ただし、式(II)および式(III)において、0.35<K2a<0.65かつ0
.35<K2b<0.65であって、K2aとK2bとは同一ではない。
【0023】
さらに上記凸条の高さが、トップ層表面から100〜600nmの範囲内にあることが好ましい。
またさらに、上記波長分波光学素子を構成するトップ層の屈折率が、導波層の屈折率よりも0.03〜0.25高いことが好ましい。
【0024】
このような凸条パターンAの条幅A1は、40nm〜600nmであることが好ましい。
さらに、上記凸条パターンBの条幅B1は、20nm〜400nmであることが好ましい。

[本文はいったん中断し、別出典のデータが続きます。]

File: config.mk
export PLATFORM = sky130hd
export DESIGN_NAME = lcd_shared_io_ports
export DESIGN_NICKNAME = d
export VERILOG_FILES = /design/src/lcd_port_pkg.sv /design/src/lcd_shared_io_ports.sv /design/src/pin_sync.sv
export SDC_FILE = /design/constraint.sdc
export NUM_CORES = 1
export LEC_CHECK = 0
export BUFFER_PORTS_ARGS = -buffer_cell sky130_fd_sc_hd__buf_4
export CAP_MARGIN = 40
export CORE_ASPECT_RATIO = 1.2
export CORE_UTILIZATION = 40
export DETAILED_ROUTE_END_ITERATION = 7
export GPL_ROUTABILITY_DRIVEN = 0
export HOLD_SLACK_MARGIN = 0.15
export PLACE_DENSITY = 0.65
export SYNTH_ARGS = -nofsm -noshare
export SYNTH_HDL_FRONTEND = slang
export SYNTH_HIERARCHICAL = 1
export SYNTH_SLANG_ARGS = --single-unit
File: constraint.sdc
create_clock -name MCLK -period 1.85 [get_ports MCLK]
set_input_delay 0 -clock MCLK [delete_from_list [all_inputs] [get_ports MCLK]]
set_output_delay 0 -clock MCLK [all_outputs]
set_load 0.1 [all_outputs]
File: src/lcd_port_pkg.sv
package lcd_port_pkg;

   // Register indices; the Avalon word address equals the index (byte address is four times it).
   localparam logic [15:0] IDX_LCD_PIN_CONFIG = 16'hFFC0;
   localparam logic [15:0] IDX_PORT7_DATA = 16'hFFDA;
   localparam logic [15:0] IDX_PORT8_DATA = 16'hFFDB;
   localparam logic [15:0] IDX_PORT7_DIR = 16'hFFEA;
   localparam logic [15:0] IDX_PORT8_DIR = 16'hFFEB;

   localparam logic [7:0] RST_PORT_DATA = 8'h00;
   localparam logic [7:0] RST_PORT_DIR = 8'h00;
   localparam logic [3:0] RST_PIN_SELECT = 4'h0;
   localparam logic [7:0] DIR_READ_VALUE = 8'hFF;
   localparam logic [31:0] UNMAPPED_READ_VALUE = 32'h0000_0000;

   localparam int SELECT_LSB = 0;
   localparam int SELECT_W = 4;
   localparam int PORT_W = 8;
   localparam int SYNC_STAGES = 2;

   localparam logic [3:0] SEL_P7_LOW_LAST_GPIO = 4'h4;
   localparam logic [3:0] SEL_P8_LOW_LAST_GPIO = 4'h2;

   typedef enum logic [2:0] {
      MODE_ACTIVE = 3'h0,
      MODE_SUBACTIVE = 3'h1,
      MODE_SLEEP = 3'h2,
      MODE_SUBSLEEP = 3'h3,
      MODE_WATCH = 3'h4,
      MODE_STANDBY = 3'h5
   } op_mode_t;

   typedef enum logic [1:0] {
      BUS_IDLE = 2'h0,
      BUS_ANSWER = 2'h1
   } bus_state_t;

endpackage : lcd_port_pkg

File: src/lcd_shared_io_ports.sv
// Our own choice: register access over Avalon-MM.
`timescale 1ns/1ps
module lcd_shared_io_ports
   import lcd_port_pkg::*;
#(
   parameter int ADDR_W = 16
) (
   input wire logic MCLK, // System clock, 40 MHz.
   input wire logic ARST_N, // Asynchronous reset, active low.
   input wire logic [ADDR_W-1:0] AVS_ADDRESS, // Word address (register index).
   input wire logic AVS_READ, // Read request.
   input wire logic AVS_WRITE, // Write request.
   input wire logic [3:0] AVS_BYTEENABLE, // Byte enables; lane 0 carries the data.
   input wire logic [31:0] AVS_WRITEDATA, // Write data.
   output logic [31:0] AVS_READDATA, // Read data.
   output logic AVS_WAITREQUEST, // Stall while the answer is prepared.
   input wire logic [2:0] OP_MODE, // Chip operating mode.
   input wire logic [PORT_W-1:0] LCD_SEG7, // Segment drive for port 7 pins.
   input wire logic [PORT_W-1:0] LCD_SEG8, // Segment drive for port 8 pins.
   input wire logic [PORT_W-1:0] PORT7_PIN_IN, // Port 7 pin levels.
   output logic [PORT_W-1:0] PORT7_PIN_OUT, // Port 7 pin drive values.
   output logic [PORT_W-1:0] PORT7_PIN_OE, // Port 7 drive enables.
   input wire logic [PORT_W-1:0] PORT8_PIN_IN, // Port 8 pin levels.
   output logic [PORT_W-1:0] PORT8_PIN_OUT, // Port 8 pin drive values.
   output logic [PORT_W-1:0] PORT8_PIN_OE // Port 8 drive enables.
);

   typedef struct packed {
      bus_state_t bus_st;
      logic [31:0] rdata;
      logic [3:0] pin_select;
      logic [PORT_W-1:0] p7_dir;
      logic [PORT_W-1:0] p7_data;
      logic [PORT_W-1:0] p8_dir;
      logic [PORT_W-1:0] p8_data;
      logic [PORT_W-1:0] p7_out;
      logic [PORT_W-1:0] p7_oe;
      logic [PORT_W-1:0] p8_out;
      logic [PORT_W-1:0] p8_oe;
   } port_state_t;

   port_state_t state_ff;
   port_state_t nxt_state;

   logic [2*PORT_W-1:0] pins_sync;
   logic [PORT_W-1:0] p7_level;
   logic [PORT_W-1:0] p8_level;
   logic [PORT_W-1:0] p7_gpio;
   logic [PORT_W-1:0] p8_gpio;
   logic bus_req;
   logic hit_cfg;
   logic hit_p7_data;
   logic hit_p8_data;
   logic hit_p7_dir;
   logic hit_p8_dir;
   logic mode_float;
   logic mode_hold;

   generate
      if (ADDR_W < 16) begin : g_bad_addr
         $error("ADDR_W must be at least 16 to reach the register indices");
      end
   endgenerate

   // Pin levels come from the board and are brought into the MCLK domain.
   pin_sync #(
      .WIDTH(2 * PORT_W)
   ) u_pin_sync (
      .clk(MCLK),
      .arst_n(ARST_N),
      .async_in({PORT8_PIN_IN, PORT7_PIN_IN}),
      .sync_out(pins_sync)
   );

   assign p7_level = pins_sync[PORT_W-1:0];
   assign p8_level = pins_sync[2*PORT_W-1:PORT_W];

   // True for each port 7 pin that the select field leaves as general I/O.
   function automatic logic [PORT_W-1:0] p7_gpio_mask(input logic [3:0] sel);
      logic hi_gpio;
      logic lo_gpio;
      hi_gpio = (sel[3:2] == 2'b00);
      lo_gpio = (sel[3:2] == 2'b00) || (sel == SEL_P7_LOW_LAST_GPIO);
      p7_gpio_mask = {{(PORT_W/2){hi_gpio}}, {(PORT_W/2){lo_gpio}}};
   endfunction : p7_gpio_mask

   // True for each port 8 pin that the select field leaves as general I/O.
   function automatic logic [PORT_W-1:0] p8_gpio_mask(input logic [3:0] sel);
      logic hi_gpio;
      logic lo_gpio;
      hi_gpio = (sel[3:1] == 3'b000);
      lo_gpio = (sel[3:1] == 3'b000) || (sel == SEL_P8_LOW_LAST_GPIO);
      p8_gpio_mask = {{(PORT_W/2){hi_gpio}}, {(PORT_W/2){lo_gpio}}};
   endfunction : p8_gpio_mask

   // Output pins read the latch, input pins read the synchronised pin level.
   function automatic logic [PORT_W-1:0] port_read(
      input logic [PORT_W-1:0] dir,
      input logic [PORT_W-1:0] latch,
      input logic [PORT_W-1:0] level
   );
      port_read = (dir & latch) | (~dir & level);
   endfunction : port_read

   // Writes land only in the bytes the master enables; lane 0 holds the 8-bit value.
   function automatic logic [PORT_W-1:0] lane0_write(
      input logic [PORT_W-1:0] old_value,
      input logic [3:0] be,
      input logic [31:0] wdata
   );
      lane0_write = be[0] ? wdata[PORT_W-1:0] : old_value;
   endfunction : lane0_write

   assign p7_gpio = p7_gpio_mask(state_ff.pin_select);
   assign p8_gpio = p8_gpio_mask(state_ff.pin_select);

   assign bus_req = AVS_READ | AVS_WRITE;

   always_comb begin
      hit_cfg = 1'b0;
      hit_p7_data = 1'b0;
      hit_p8_data = 1'b0;
      hit_p7_dir = 1'b0;
      hit_p8_dir = 1'b0;
      if (AVS_ADDRESS == ADDR_W'(IDX_LCD_PIN_CONFIG)) begin
         hit_cfg = 1'b1;
      end else if (AVS_ADDRESS == ADDR_W'(IDX_PORT7_DATA)) begin
         hit_p7_data = 1'b1;
      end else if (AVS_ADDRESS == ADDR_W'(IDX_PORT8_DATA)) begin
         hit_p8_data = 1'b1;
      end else if (AVS_ADDRESS == ADDR_W'(IDX_PORT7_DIR)) begin
         hit_p7_dir = 1'b1;
      end else if (AVS_ADDRESS == ADDR_W'(IDX_PORT8_DIR)) begin
         hit_p8_dir = 1'b1;
      end
   end

   // Reset itself floats the pins through the register reset value.
   always_comb begin
      mode_float = 1'b0;
      mode_hold = 1'b0;
      case (op_mode_t'(OP_MODE))
         MODE_STANDBY: begin
            mode_float = 1'b1;
         end
         MODE_SLEEP, MODE_SUBSLEEP, MODE_WATCH: begin
            mode_hold = 1'b1;
         end
         default: begin
            mode_hold = 1'b0;
         end
      endcase
   end

   always_comb begin
      nxt_state = state_ff;

      // One wait cycle: the answer is prepared, then handed over with waitrequest low.
      case (state_ff.bus_st)
         BUS_IDLE: begin
            if (bus_req) begin
               nxt_state.bus_st = BUS_ANSWER;
               nxt_state.rdata = UNMAPPED_READ_VALUE;
               if (hit_cfg) begin
                  nxt_state.rdata[SELECT_LSB +: SELECT_W] = state_ff.pin_select;
               end else if (hit_p7_data) begin
                  nxt_state.rdata[PORT_W-1:0] =
                     port_read(state_ff.p7_dir, state_ff.p7_data, p7_level);
               end else if (hit_p8_data) begin
                  nxt_state.rdata[PORT_W-1:0] =
                     port_read(state_ff.p8_dir, state_ff.p8_data, p8_level);
               end else if (hit_p7_dir) begin
                  nxt_state.rdata[PORT_W-1:0] = DIR_READ_VALUE;
               end else if (hit_p8_dir) begin
                  nxt_state.rdata[PORT_W-1:0] = DIR_READ_VALUE;
               end
            end
         end
         BUS_ANSWER: begin
            nxt_state.bus_st = BUS_IDLE;
            if (AVS_WRITE) begin
               if (hit_cfg) begin
                  if (AVS_BYTEENABLE[0]) begin
                     nxt_state.pin_select = AVS_WRITEDATA[SELECT_LSB +: SELECT_W];
                  end
               end else if (hit_p7_data) begin
                  nxt_state.p7_data =
                     lane0_write(state_ff.p7_data, AVS_BYTEENABLE, AVS_WRITEDATA);
               end else if (hit_p8_data) begin
                  nxt_state.p8_data =
                     lane0_write(state_ff.p8_data, AVS_BYTEENABLE, AVS_WRITEDATA);
               end else if (hit_p7_dir) begin
                  nxt_state.p7_dir =
                     lane0_write(state_ff.p7_dir, AVS_BYTEENABLE, AVS_WRITEDATA);
               end else if (hit_p8_dir) begin
                  nxt_state.p8_dir =
                     lane0_write(state_ff.p8_dir, AVS_BYTEENABLE, AVS_WRITEDATA);
               end
            end
         end
         default: begin
            nxt_state.bus_st = BUS_IDLE;
         end
      endcase

      // Pin drivers: floated in standby, frozen in the sleep family, live otherwise.
      if (mode_float) begin
         nxt_state.p7_oe = '0;
         nxt_state.p8_oe = '0;
      end else if (!mode_hold) begin
         // Segment pins always drive; I/O pins drive their latch when set as outputs.
         nxt_state.p7_oe = ~p7_gpio | state_ff.p7_dir;
         nxt_state.p7_out = (p7_gpio & state_ff.p7_data) | (~p7_gpio & LCD_SEG7);
         nxt_state.p8_oe = ~p8_gpio | state_ff.p8_dir;
         nxt_state.p8_out = (p8_gpio & state_ff.p8_data) | (~p8_gpio & LCD_SEG8);
      end
   end

   always_ff @(posedge MCLK or negedge ARST_N) begin
      if (!ARST_N) begin
         state_ff.bus_st <= BUS_IDLE;
         state_ff.rdata <= UNMAPPED_READ_VALUE;
         state_ff.pin_select <= RST_PIN_SELECT;
         state_ff.p7_dir <= RST_PORT_DIR;
         state_ff.p7_data <= RST_PORT_DATA;
         state_ff.p8_dir <= RST_PORT_DIR;
         state_ff.p8_data <= RST_PORT_DATA;
         state_ff.p7_out <= RST_PORT_DATA;
         state_ff.p7_oe <= '0;
         state_ff.p8_out <= RST_PORT_DATA;
         state_ff.p8_oe <= '0;
      end else begin
         state_ff <= nxt_state;
      end
   end

   assign AVS_WAITREQUEST = bus_req & (state_ff.bus_st != BUS_ANSWER);
   assign AVS_READDATA = state_ff.rdata;
   assign PORT7_PIN_OUT = state_ff.p7_out;
   assign PORT7_PIN_OE = state_ff.p7_oe;
   assign PORT8_PIN_OUT = state_ff.p8_out;
   assign PORT8_PIN_OE = state_ff.p8_oe;

endmodule : lcd_shared_io_ports

File: src/pin_sync.sv
`timescale 1ns/1ps
module pin_sync
   import lcd_port_pkg::*;
#(
   parameter int WIDTH = 16
) (
   input wire logic clk, // Sampling clock.
   input wire logic arst_n, // Asynchronous reset, active low.
   input wire logic [WIDTH-1:0] async_in, // Levels from outside the clock domain.
   output logic [WIDTH-1:0] sync_out // Levels after two flip-flops.
);

   typedef struct packed {
      logic [WIDTH-1:0] meta;
      logic [WIDTH-1:0] stable;
   } sync_state_t;

   sync_state_t sync_ff;
   sync_state_t nxt_sync;

   generate
      if (WIDTH < 1) begin : g_bad_width
         $error("pin_sync width must be at least one");
      end
   endgenerate

   // Only the second stage reads the first one.
   always_comb begin
      nxt_sync.meta = async_in;
      nxt_sync.stable = sync_ff.meta;
   end

   always_ff @(posedge clk or negedge arst_n) begin
      if (!arst_n) begin
         sync_ff <= '0;
      end else begin
         sync_ff <= nxt_sync;
      end
   end

   assign sync_out = sync_ff.stable;

endmodule : pin_sync

Yosys cells after proc, flatten, opt, wreduce, memory -nomap -nowiden
Index checks and enable logic that the tools add are counted.
{ "word_totals": {"reg_bits": 110, "latchBits": 0, "ram_bits": 0, "mem_bits_ro": 0, "in_bits": 91, "output_inout_bits": 65, "word_cells": 95, "n_memories": 0} }
{ "op_classes": {"add_sub_neg": 0, "n_mul": 0, "n_div": 0, "order_cmp": 0, "n_eq_ne": 15, "shift": 0, "muxes": 28, "bitwise_logic": 26, "n_reduce_logical": 13} }
{ "op_table": {"columns": ["operator", "count"], "rows": [
  ["equality test 16 bit, second input constant", 5],
  ["AND 8 bit", 8],
  ["two-way mux 8 bit", 6],
  ["OR 8 bit", 6],
  ["two-way mux 34 bit", 1],
  ["NOT 8 bit", 4],
  ["two-way mux 24 bit", 1],
  ["two-way mux 1 bit", 17],
  ["two-way mux 4 bit", 2],
  ["AND reduction 8 bit", 1],
  ["AND reduction 7 bit", 1],
  ["equality test 3 x 2 -> 1 bit, second input constant", 2],
  ["equality test 3 bit, second input constant", 2],
  ["NOT 1 bit", 6],
  ["AND reduction 6 bit", 1],
  ["AND reduction 5 bit", 1],
  ["equality test 4 x 2 -> 1 bit, second input constant", 1],
  ["equality test 4 x 3 -> 1 bit, second input constant", 1],
  ["zero test 2 bit", 2],
  ["!= test 2 bit, second input constant", 2],
  ["AND reduction 2 bit", 2],
  ["AND reduction 4 bit", 1],
  ["zero test 3 bit", 1],
  ["OR reduction 3 bit", 1],
  ["other kinds (6)", 7]
]} }

Longest topological paths before layout
Gate-level depths: netlist of run 1.
{ "depth": {"word_depth": 13, "ltp_mapped": 5, "depth_no_buf": 4} }

Cells and area by module
The synthesis of run 1 kept the hierarchy.
{ "modules_own_cells": {"columns": ["mod", "instances", "cells_each", "area_each_um2", "seq_area_each_um2"], "rows": [
  ["lcd_shared_io_ports", 1, 379, 4121.5, 1926.8],
  ["pin_sync", 1, 32, 800.8, 800.8]
]} }

Least setup slack after synthesis of run 1
No wires, ideal clock.
{ "synth_timing": {"path_type": "reg-to-reg", "from": "reg state_ff[100] (netlist name)", "to": "reg state_ff (netlist bit AVS_READDATA[1])", "setup_ns": 0.095, "t_arrival_ns": 1.711, "required_ns": 1.755, "setup_slack_ns": 0.043, "path_stages_with_launch": 6, "cell_sequence": "dfrtp_1 > o21bai_1 > inv_1 > nand2b_1 > buf_1 > o31ai_1"} }
{ "synth_between": {"elab_chain_len": 2} }
{ "synth_lines": {"columns": ["element", "line", "text"], "rows": [
  ["start, declared", "lcd_shared_io_ports.sv:42", "port_state_t state_ff;"],
  ["start signal, assigned", "lcd_shared_io_ports.sv:233", "state_ff <= nxt_state;"],
  ["zero test 2 bit", "lcd_shared_io_ports.sv:159", "case (state_ff.bus_st)"],
  ["AND reduction 2 bit (no line)", null, null]
]} }
Every way passes these cells.
A chain may end at the register's enable or synchronous reset.

Final worst setup path of run 1
{ "layout_timing": {"from": "reg state_ff[100] (netlist name)", "to": "reg state_ff[61] (netlist name)"} }
{ "layout_between": {"elab_chain_len": 2} }
{ "layout_lines": {"columns": ["element", "line"], "rows": [
  ["equality test 2 x 1 -> 1 bit", "lcd_shared_io_ports.sv:159"],
  ["AND reduction 7 bit (no line)", null]
]} }
Every way passes these cells.

==> flow_summary_export.csv, run 1 <==
group,metric,value,unit
timing,hold_violations,0,
final_layout,antennaDiodeCount,0,
pwr,p_int,3.60,mW
logic_synthesis,yosysUniqueCellTypes,35,
clocking,clk_pin_slew,0.07,ns
detailed_routing,drt_iter0_drc,122,
timing,drv_slew,0,
place,dpl.hpwl,7630,um
logic_synthesis,async_reset_ff_frac,1.00,
critical_path,critical_path_class,"reg -> reg",
floorplanning,start_util,0.408,
critical_path,worstPathRequired,2.08,ns
final_layout,layout.nets,618,
worst_hold_path,hold_class,"in -> reg",
grt,grt_max_degree,50,
detailed_routing,wl_per_cell,15.2,um
logic_synthesis,synth_area_per_cell,12.0,um2
timing,setup_viol,0,
critical_path,critPathMaxStageDelay,0.39,ns
floorplanning,rows,44,
detailed_routing,wirelength,10500,um
run,maxCapViolations,0,
detailed_routing,routed_via_density,4.75,
final_layout,fin_area,0.00628,mm2
pwr,switching_share,0.262,
clocking,cts.sinks,109,
place,io_buffers,104,
timing,finalCritPeriodShare,0.882,
detailed_routing,vias,3291,
place,place_area,0.00556,mm2
critical_path,cp_cell_sequence,"nand3_1 -> nor3_2 -> nand2_1 -> mux2_2",
timing,rsz0062_at_grt,"no",
grt,grt_pass1_vias,3229,
logic_synthesis,synth-edff-count,0,
run_status,status,"completed",
pwr,power_frac_clock,0.378,
logic_synthesis,synth_area,0.00492,mm2
pwr,p_leak,2.99,nW
pwr,p_comb_frac,0.124,
grt,grt_pass1_wl,16400,um
floorplanning,coreArea,0.0121,mm2
clocking,clock_latency,0.35,ns
logic_synthesis,synth-main-ff-cell,"dfrtp_1",
detailed_routing,ant_nets,0,
pwr,switchingPower,1.28,mW
logic_synthesis,synth_top_cell_by_area,"dfrtp_1",
critical_path,cp-start-kind,"flop",
critical_path,cp_num_buf_inv,0,
critical_path,cp_max_fo,8,
critical_path,cp-end-kind,"flop",
timing,fin_crit,1.63,ns
timing,max_freq,613,MHz
clocking,htree_levels,3,
logic_synthesis,synth_top_area_share,0.554,
clocking,tritoncts,"done",
final_layout,drive_above_1_share,0.370,
logic_synthesis,synth_area_leaders,"dfrtp_1 (55%), mux2_2 (11%), buf_4 (9.8%)",
critical_path,cp_top_family,"simple AND/OR/NAND/NOR gates",
timing,relSlewSlack,0.575,
grt,overflow,0,
critical_path,arrival,1.86,ns
final_layout,mostFrequentLayoutCells,"buf_4 (115), dfrtp_1 (109), mux2_2 (48)",
final_layout,syn2layout_area_growth,27.6,%
final_layout,final_common_cell,"buf_4",
pwr,peakVddDrop,412,uV
grt,antenna_found_initial,0,
timing,fin_skew,0.00515,ns
clocking,cts-root-buf,"clkbuf_16",
floorplanning,die_x,103,um
detailed_routing,firstDrtPassIters,4,
floorplanning,die_h,124,um
logic_synthesis,ys_seq_area_frac,0.554,
floorplanning,ios,156,
grt,grt_usage,0.173,
logic_synthesis,synthCells,411,
clocking,cts_buffer_depth,2,
timing,tightest_slew,0.638,ns
floorplanning,die-area,0.0128,mm2
critical_path,crit_slowest_cell,"mux2_2",
clocking,post_cts_resize_count,0,
clocking,cts-buffers-inserted,9,
logic_synthesis,synth-warning-count,6,
logic_synthesis,synth_seq_cells,109,
timing,setup_tns,0,ns
detailed_routing,drc,0,
pwr,sequentialPowerShare,0.498,
pwr,power_density,777,mW/mm2
[through the flow]
step | instances | setup slack, ns | utilization | power, mW | hold slack (ns)
2_1_floorplan | 434 | 0.0434 | - | 2.83 | -0.296
3_3_place_gp | 634 | 0.215 | 0.461 | 3.00 | 0.0611
3_5_place_dp | 634 | 0.182 | 0.461 | 3.01 | 0.0603
4_1_cts | 693 | 0.190 | 0.521 | 4.92 | 0.185
5_1_grt | 693 | 0.0725 | 0.521 | 5.04 | 0.209
6_report | 693 | 0.218 | 0.521 | 4.88 | 0.178
[power groups by stage]
stage / Clock, mW / Combinational [mW] / Sequential [mW]
global route: 1.96 / 0.645 / 2.43
finish: 1.85 / 0.603 / 2.43
detailed placement: 0 / 0.532 / 2.48
floorplan: 0 / 0.358 / 2.47
CTS: 1.88 / 0.607 / 2.43
global placement: 0 / 0.526 / 2.48
[final cells by class]
| type | count | area [um2] |
|---|---|---|
| repair buffers | 159 | 1310 |
| clock buffers | 11 | 253 |
| fillers | 1041 | 5780 |
| flip-flops and latches | 109 | 2730 |
| inverters | 2 | 7.51 |
| multi-input cells | 246 | 1740 |
| clock inverters | 5 | 33.8 |
| well taps | 161 | 201 |
[synth_stat cells, types with 2 or more instances]
cell      count
nand2b_1      3
nand2_1      43
nand4_2       2
buf_4        64
a211oi_2      8
nand4b_1      2
mux2i_1      17
nor2b_1       8
a22oi_1       8
clkbuf_1     11
mux2_2       48
o21ai_0      37
nor2_1       22
o31ai_1       8
dfrtp_1     109
inv_1         2
[state kept, by name, summed over array words and instances, names as in the netlist]
name                 count
PORT8_PIN_OUT            8
state_ff                37
AVS_READDATA             8
PORT7_PIN_OUT            8
PORT7_PIN_OE             8
PORT8_PIN_OE             8
u_pin_sync/nxt_sync     16
u_pin_sync/sync_out     16
[worst paths after layout]
kind,from,end,slack [ns],cells after the start
worst max-delay path,state_ff[100],state_ff[61],0.22,4
worst min-delay path,OP_MODE[2],PORT7_PIN_OE[4],0.18,5
worst max register to register,state_ff[100],state_ff[61],0.22,4
worst min register to register,u_pin_sync/nxt_sync[7],u_pin_sync/sync_out[7],0.35,0
max in group asynchronous,ARST_N,u_pin_sync/sync_out[8],0.97,3
min in group asynchronous,ARST_N,PORT7_PIN_OUT[4],0.20,2
[kinds of logic after synthesis]
group | after synthesis | synth area share
DFF | 109 | 0.554
and+or+nand+nor | 92 | 0.0994
buffers and inverters | 79 | 0.111
muxes | 65 | 0.144
AOI/OAI and AO/OA | 63 | 0.0872
xor gates and xnor gates | 2 | 0.00356
other | 1 | 0.000762
[metal layers]
layer,GRT usage,up-vias,part of all wire
li1,-,1559,-
met5,0,-,0
met1,0.223,1606,0.43
met4,0.0581,0,0.018
met2,0.290,110,0.50
met3,0.0339,16,0.052
[worst register-to-register path: cells and delay by family, from the launching register on]
family	cells	cell delay (ns)
mux	1	0.39
flops	1	0.35
simple gates	3	0.77
[repair_timing]
| item | in CTS | in global routing |
|---|---|---|
| endpoints found under the hold margin | 115 | 0 |
| buffers inserted | 0 | 0 |
| hold buffers | 43 | 0 |
No activity file was read; power rests on OpenSTA's default activity.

また、上記の周期Pは、250nm〜1200nmであることが好ましい。
【0025】
また、本発明のカプラーは、上記のような波長分波光学素子と、該波長分波光学素子への入射光の入射角度を変更自在にする入射光角度変更手段とを備えてなることを特徴としている。
【0026】
このカプラーにおいて、入射光角度変更手段として、光の入射角を変更する可動性鏡体、波長分波光学素子の入射光に対する角度を変更する可動性ステージよりなる群から選ばれる少なくとも一種類の入射光角度変更手段が組み込まれていることが好ましい。
【0027】
本発明のカプラーにおける出力される反射光の波長が、400〜1700nmであることが好ましい。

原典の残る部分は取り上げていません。